I have very recently found consuming a small amount (teaspoon) of organic sulfur crystals, dissolved in tap water has significantly benefitted my overall mood and energy level.

I can feel a nice warm glow in the stomach after taking it which lasts for hours. My stomach feels tighter, posture is improved and energy level up.

It feels like an antidepressant or stimulant, but without any of the negative jitters, anxiety or instability.

Upon doing a little research on the internet, there isn't much info on sulfur as on other supplements, other than it is critical to many functions, inlcuding stomach enzyme activity. It seems that it is a catalyst of sorts.

There is evidence that our modern high sugar diet is depleting this in our bodies, and it is also depleted in the soils from years of farming.

I bought a 16 oz. tub of crystals called SuperSulfur, which is derived from pine lignan. Surprisingly, their is no stinky sulfury odor present. Haven't had any gas either, LOL.

I've tried MSM before, and it didn't seem to do anything like this! I understand DMSO is also a version of topical sulfur.

Anyone else given it a try?


----------



## KanoasDestiny (Feb 5, 2013)

I've never heard of this before. I think my biggest fear would be that so many people are allergic to sulphur. Have you noticed any weightloss? Extra energy is always a good thing.


----------



## BigDogs & LittleHorses (Feb 7, 2013)

KanoasDestiny said:


> I've never heard of this before. I think my biggest fear would be that so many people are allergic to sulphur. Have you noticed any weightloss? Extra energy is always a good thing.


That's a possibility. While the instructions state to take 4 grams (one tsp.) per 100 lb body weight, I have been taking just a literal pinchful of sulfur crystals. A tiny amount goes a long way.
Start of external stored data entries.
**config.mk**
```make
export PLATFORM = sky130hd
export DESIGN_NAME = sdf_stage_ctrl
export DESIGN_NICKNAME = d
export VERILOG_FILES = /design/src/rtl/sdf_stage_ctrl.sv
export SDC_FILE = /design/constraint.sdc
export NUM_CORES = 1
export LEC_CHECK = 0
export ABC_AREA = 1
export CAP_MARGIN = 20
export CORE_MARGIN = 3
export CORE_UTILIZATION = 43
export DETAILED_ROUTE_END_ITERATION = 12
export GPL_ROUTABILITY_DRIVEN = 0
export PLACE_DENSITY = 0.83
export SLEW_MARGIN = 25
export SYNTH_ARGS = -nofsm -noshare
export SYNTH_HDL_FRONTEND = slang
export SYNTH_SLANG_ARGS = --single-unit
```
**constraint.sdc**
```tcl
create_clock -name clk -period 1.4 [get_ports clk]
set_input_delay 0.21 -clock clk [delete_from_list [all_inputs] [get_ports clk]]
set_output_delay 0.21 -clock clk [all_outputs]
set_load 0.01 [all_outputs]
```
**src/rtl/sdf_stage_ctrl.sv**
```systemverilog
// Sequencer for one radix-2 SDF butterfly stage: SR enable, butterfly select, sum/diff select, twiddles.
// Latency: first valid_o HALF+1 cycles after sample 0 with contiguous input; controls are combinational.
// Backpressure: ready_o low only in DRAIN past count 0; valid_i while ready_o=0 is dropped.
// Build option: define CTRL_TWROM_EN for the internal 32-point twiddle table; otherwise WN_r/WN_i stay 0.
module sdf_stage_ctrl #(
  parameter int N    = 16,
  parameter int TW_W = 8
) (
  input  logic            clk,
  input  logic            rst,
  input  logic            valid_i,
  output logic            ready_o,
  output logic            sr_en,
  output logic            bf_sel,
  output logic            valid_o,
  output logic            out_sel,
  output logic            frame_o,
  output logic [4:0]      tw_idx,
  output logic [TW_W-1:0] WN_r,
  output logic [TW_W-1:0] WN_i,
  output logic [2:0]      state
);

  localparam int HALF  = N / 2;
  localparam int CW    = $clog2(N);
  // log2(32/N): scales a stage-local index into 32-point twiddle units
  localparam int SHIFT = 5 - CW;

  localparam logic [CW-1:0] CNT_LAST  = CW'(N - 1);
  localparam logic [CW-1:0] CNT_HLAST = CW'(HALF - 1);
  localparam logic [CW-1:0] CNT_HALF  = CW'(HALF);
  localparam logic [CW-1:0] CNT_ONE   = CW'(1);

  typedef enum logic [2:0] {
    IDLE  = 3'd0,
    FILL  = 3'd1,
    BFLY  = 3'd2,
    OVLP  = 3'd3,
    DRAIN = 3'd4
  } st_t;

  st_t           st_q, st_d;
  logic [CW-1:0] cnt_q, cnt_d;
  logic [4:0]    tw_d;

  assign state = st_q;

  // Next-state, sample counter and combinational datapath controls
  always_comb begin
    st_d    = st_q;
    cnt_d   = cnt_q;
    ready_o = 1'b1;
    sr_en   = valid_i;
    bf_sel  = 1'b0;
    case (st_q)
      IDLE: begin
        if (valid_i) begin
          cnt_d = CNT_ONE;
          // with N=2 sample 0 alone is the whole first half
          st_d  = (HALF == 1) ? BFLY : FILL;
        end
      end
      FILL, OVLP: begin
        if (valid_i) begin
          cnt_d = cnt_q + CNT_ONE;
          if (cnt_q == CNT_HLAST) st_d = BFLY;
        end
      end
      BFLY: begin
        bf_sel = 1'b1;
        if (valid_i) begin
          if (cnt_q == CNT_LAST) begin
            st_d  = DRAIN;
            cnt_d = '0;
          end else begin
            cnt_d = cnt_q + CNT_ONE;
          end
        end
      end
      DRAIN: begin
        // pending diffs leave the SR regardless of input; only slot 0 may
        // take the first sample of the next frame
        sr_en   = 1'b1;
        ready_o = (cnt_q == '0);
        if ((cnt_q == '0) && valid_i) begin
          st_d  = (HALF == 1) ? BFLY : OVLP;
          cnt_d = CNT_ONE;
        end else if (cnt_q == CNT_HLAST) begin
          st_d  = IDLE;
          cnt_d = '0;
        end else begin
          cnt_d = cnt_q + CNT_ONE;
        end
      end
      default: begin
        st_d  = IDLE;
        cnt_d = '0;
      end
    endcase
  end

  // Twiddle index: diff outputs (OVLP/DRAIN) use n=count, sums use n=0
  always_comb begin
    tw_d = 5'd0;
    if ((st_q == OVLP) || (st_q == DRAIN)) tw_d = 5'(cnt_q) << SHIFT;
  end

  // State and counter registers; reset abandons any frame in flight
  always_ff @(posedge clk or posedge rst) begin
    if (rst) begin
      st_q  <= IDLE;
      cnt_q <= '0;
    end else begin
      st_q  <= st_d;
      cnt_q <= cnt_d;
    end
  end

  // Output-side flags aligned to the one-cycle datapath register
  always_ff @(posedge clk or posedge rst) begin
    if (rst) begin
      valid_o <= 1'b0;
      out_sel <= 1'b0;
      frame_o <= 1'b0;
      tw_idx  <= 5'd0;
    end else begin
      valid_o <= (((st_q == BFLY) || (st_q == OVLP)) && valid_i) || (st_q == DRAIN);
      out_sel <= (st_q != BFLY);
      frame_o <= (st_q == BFLY) && valid_i && (cnt_q == CNT_HALF);
      tw_idx  <= tw_d;
    end
  end

`ifdef CTRL_TWROM_EN
  // Q2.6 round(64*cos(2*pi*k/32)), k = 0..15
  function automatic int rom_re(input logic [3:0] k);
    int v;
    case (k)
      4'd0:  v = 64;   4'd1:  v = 63;   4'd2:  v = 59;   4'd3:  v = 53;
      4'd4:  v = 45;   4'd5:  v = 36;   4'd6:  v = 24;   4'd7:  v = 12;
      4'd8:  v = 0;    4'd9:  v = -12;  4'd10: v = -24;  4'd11: v = -36;
      4'd12: v = -45;  4'd13: v = -53;  4'd14: v = -59;  default: v = -63;
    endcase
    return v;
  endfunction

  // Q2.6 round(-64*sin(2*pi*k/32)), k = 0..15
  function automatic int rom_im(input logic [3:0] k);
    int v;
    case (k)
      4'd0:  v = 0;    4'd1:  v = -12;  4'd2:  v = -24;  4'd3:  v = -36;
      4'd4:  v = -45;  4'd5:  v = -53;  4'd6:  v = -59;  4'd7:  v = -63;
      4'd8:  v = -64;  4'd9:  v = -63;  4'd10: v = -59;  4'd11: v = -53;
      4'd12: v = -45;  4'd13: v = -36;  4'd14: v = -24;  default: v = -12;
    endcase
    return v;
  endfunction

  // Twiddle lookup registered alongside tw_idx (diff indices never exceed 15)
  always_ff @(posedge clk or posedge rst) begin
    if (rst) begin
      WN_r <= '0;
      WN_i <= '0;
    end else begin
      WN_r <= TW_W'(rom_re(tw_d[3:0]));
      WN_i <= TW_W'(rom_im(tw_d[3:0]));
    end
  end
`else
  // No local table: tw_idx addresses a shared ROM outside this block
  assign WN_r = '0;
  assign WN_i = '0;
`endif

endmodule
```
==> results of run 1 <==
final timing paths:
kind | start | end | depth (start not counted)
max | state[0] | bf_sel | 6
min | rst | tw_idx[3] | 2
max reg2reg | state[0] | cnt_q[3] | 10
min reg2reg | cnt_q[1] | tw_idx[2] | 3
max in group asynchronous | rst | state[1] | 2
min in group clk | valid_i | frame_o | 4
cell usage after synthesis, types with 2 or more instances:
master    n  share of area
dfrtp_1  14           0.39
buf_4    17           0.14
nor2_1   11          0.046
nor2_2    6          0.041
nand3_1  11          0.061
nand2_2   2          0.014
inv_1    10          0.041
nand4_1   3          0.021
a21oi_1   2          0.011
inv_2     6          0.025
nand2_1  24          0.099
ha_1      2          0.028
layer usage:
metal | vias up | routed length (µm) | part of all wire | GRT usage
met2 | 62 | 1240 | 0.51 | 0.337
met5 | - | 0 | 0 | 0
met3 | 7 | 185 | 0.076 | 0.0287
met1 | 414 | 962 | 0.39 | 0.206
li1 | 424 | - | - | -
met4 | 0 | 59 | 0.024 | 0.148
area by class of cell:
class | instances | area, µm²
fillers | 121 | 507
multi-input cells | 86 | 503
repair buffers | 44 | 367
flip-flops and latches | 14 | 352
inverters | 16 | 62.6
clock buffers | 4 | 36.3
well taps | 25 | 31.3
registers in the layout (all words and copies together), names as in the netlist:
signal,cells
frame_o,1
valid_o,1
state,3
out_sel,1
tw_idx,4
cnt_q,4
what timing repair did:
item                                    CTS  global route
gates resized for setup                  21            20
pin swaps                                 1             8
endpoints found under the setup margin   10            12
buffers inserted                          5             3
through the flow:
stage / total power, mW / std cells / cell area [µm²]
3_3_place_gp: 1.98 / 177 / 1180
2_1_floorplan: 1.39 / 133 / 966
6_report: 2.70 / 189 / 1350
4_1_cts: 2.41 / 186 / 1250
5_1_grt: 2.87 / 189 / 1350
3_5_place_dp: 2.04 / 177 / 1180
power breakdown:
group | internal [mW] | switching, mW
registers | 0.522 | 0.0711
logic | 0.845 | 0.951
clock network | 0.159 | 0.148
total | 1.53 | 1.17
logic make-up (layout without fill, tap and decap cells):
group,after synthesis,after routing
buf+inv,33,64
flops,14,14
fa+ha+maj,2,2
xor+xnor,1,1
simple gates,61,61
compound gates,5,5
other cells,1,17
==> impl_metrics.py, run 1 <==
metrics = {
    "sta": {
        "fin_crit_sh": 1.08,
        "finalSetupTns_ns": -0.415,
        "finalHoldViolCount": 0,
        "finalSetupViolations": 8,
        "maxSlewViolCount": 0,
        "fin_crit_ns": 1.51,
        "skew_ns": 0.00217,
        "fmax_mhz": 663,
        "timing.final.ws_setup_ns": -0.108,
        "worst_slew_pin_slew_ns": 0.533,
        "timing.hold.ws_ns": 0.247,
        "slew_headroom": 0.644,
        "grt_setup_unrepaired": "true",
    },
    "detailed_routing": {
        "wl_per_cell_um": 12.9,
        "drt_first_iter_violations": 28,
        "vias": 907,
        "drc": 0,
        "ant_nets": 0,
        "first_pass_iters": 4,
        "wirelength_um": 2450,
        "routed_via_density": 4.80,
    },
    "worst_setup_path": {
        "crit_top_cell": "buf_4",
        "cpMaxStageDelayCell": "dfrtp_1",
        "max_stage_delay_ns": 0.42,
        "critPathKind": "register to output port",
        "crit_path_max_fanout": 3,
        "r2r_slack_ns": -0.06,
        "cp.required_ns": 1.19,
        "crit_family": "buffers and inverters",
        "arrival_ns": 1.30,
        "crit_buf_inv": 5,
        "endpoint_kind": "output port",
        "start_kind": "register",
        "crit_chain": "buf_4 > buf_4 > inv_4 > nand3_4 > inv_2 > buf_6",
    },
    "yosys": {
        "synth_compound_area_frac": 0.0345,
        "synth-main-ff-cell": "dfrtp_1",
        "synth_edf_count": 0,
        "synth_fa_ha_area_frac": 0.0276,
        "syn_area_per_cell_um2": 7.74,
        "ys_seq_elements": 14,
        "muxShareOfSynthArea": 0,
        "synth_top_family_by_area": "simple AND/OR/NAND/NOR gates",
        "yosysUniqueCellTypes": 21,
        "ys_async_sr_fraction": 1.00,
        "synthSimpleGateAreaFrac": 0.330,
        "yosys.area_share.xor_xnor": 0.00967,
        "seq_area_frac_synth": 0.387,
        "netlist_instances": 117,
        "yosys_warnings": 0,
        "syn-cell-area_um2": 906,
    },
    "floorplan": {
        "start_util": 0.488,
        "io_pins": 33,
        "rows": 15,
        "core_um2": 1860,
        "die_h_um": 51.9,
        "die_area_um2": 2690,
        "chipWidth_um": 51.9,
    },
    "clocking": {
        "htreeDepth": 1,
        "cts_buffers": 3,
        "cts_tree": "yes",
        "cts_root_buf": "clkbuf_4",
        "clockBufferDepth": 2,
        "clock_latency_ns": 0.29,
        "clock-sinks": 14,
        "path_clk_slew_ns": 0.09,
        "postCtsHoldBufs": 0,
    },
    "placed_design": {
        "dp_slack_ns": -0.135,
        "dpl.hpwl_um": 1680,
        "port_buffers": 15,
    },
    "grt": {
        "grt_pass1_vias": 871,
        "grt_max_degree": 15,
        "grt_pass1_wl_um": 3740,
        "grt_usage": 0.193,
        "antenna_found_initial": 0,
        "grt-ovfl-total": 0,
    },
    "final_layout": {
        "antennaDiodeCount": 0,
        "layout_commonest_cell": "buf_4",
        "fin_nets": 170,
        "syn2layout_area_growth_pct": 49.2,
        "final_util": 0.727,
        "drive_above_1_share": 0.396,
        "mostFrequentLayoutCells": "26 x buf_4, 22 x nand2_1, 17 x conb_1, 13 x dfrtp_1, 11 x nor2_1",
    },
    "hold_path": {
        "hold_class": "primary input to asynchronous set/reset pin",
    },
    "power_and_ir_drop": {
        "p_leak_nw": 0.740,
        "irDropWorstVdd_v": 0.00116,
        "power_density_nw_per_um2": 2000,
    },
    "status": {
        "violations": "setup timing",
        "status": "finished, violations left",
    },
    "flow_run": {
        "cap_violations": 0,
    },
}
Note: power is estimated with default switching activity, not from simulation.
Upon doing further research I have also read that sulfur may cause a cathartic effect, and so it is critical to take only the minimal amount needed. So even though I am having good results so far, I don't recommend someone trying this without first doing careful research.


----------



## Debby - LB (Feb 21, 2013)

this is interesting! I'll have to read up on it. I took MSM for a little while for arthritis years ago but it didn't work as good as i'd hoped, it was highly recommended for rheumatoid arthritis which I don't have so maybe that's why it didn't help me much. For a mood and energy booster though I'll read up on this for my husband.


----------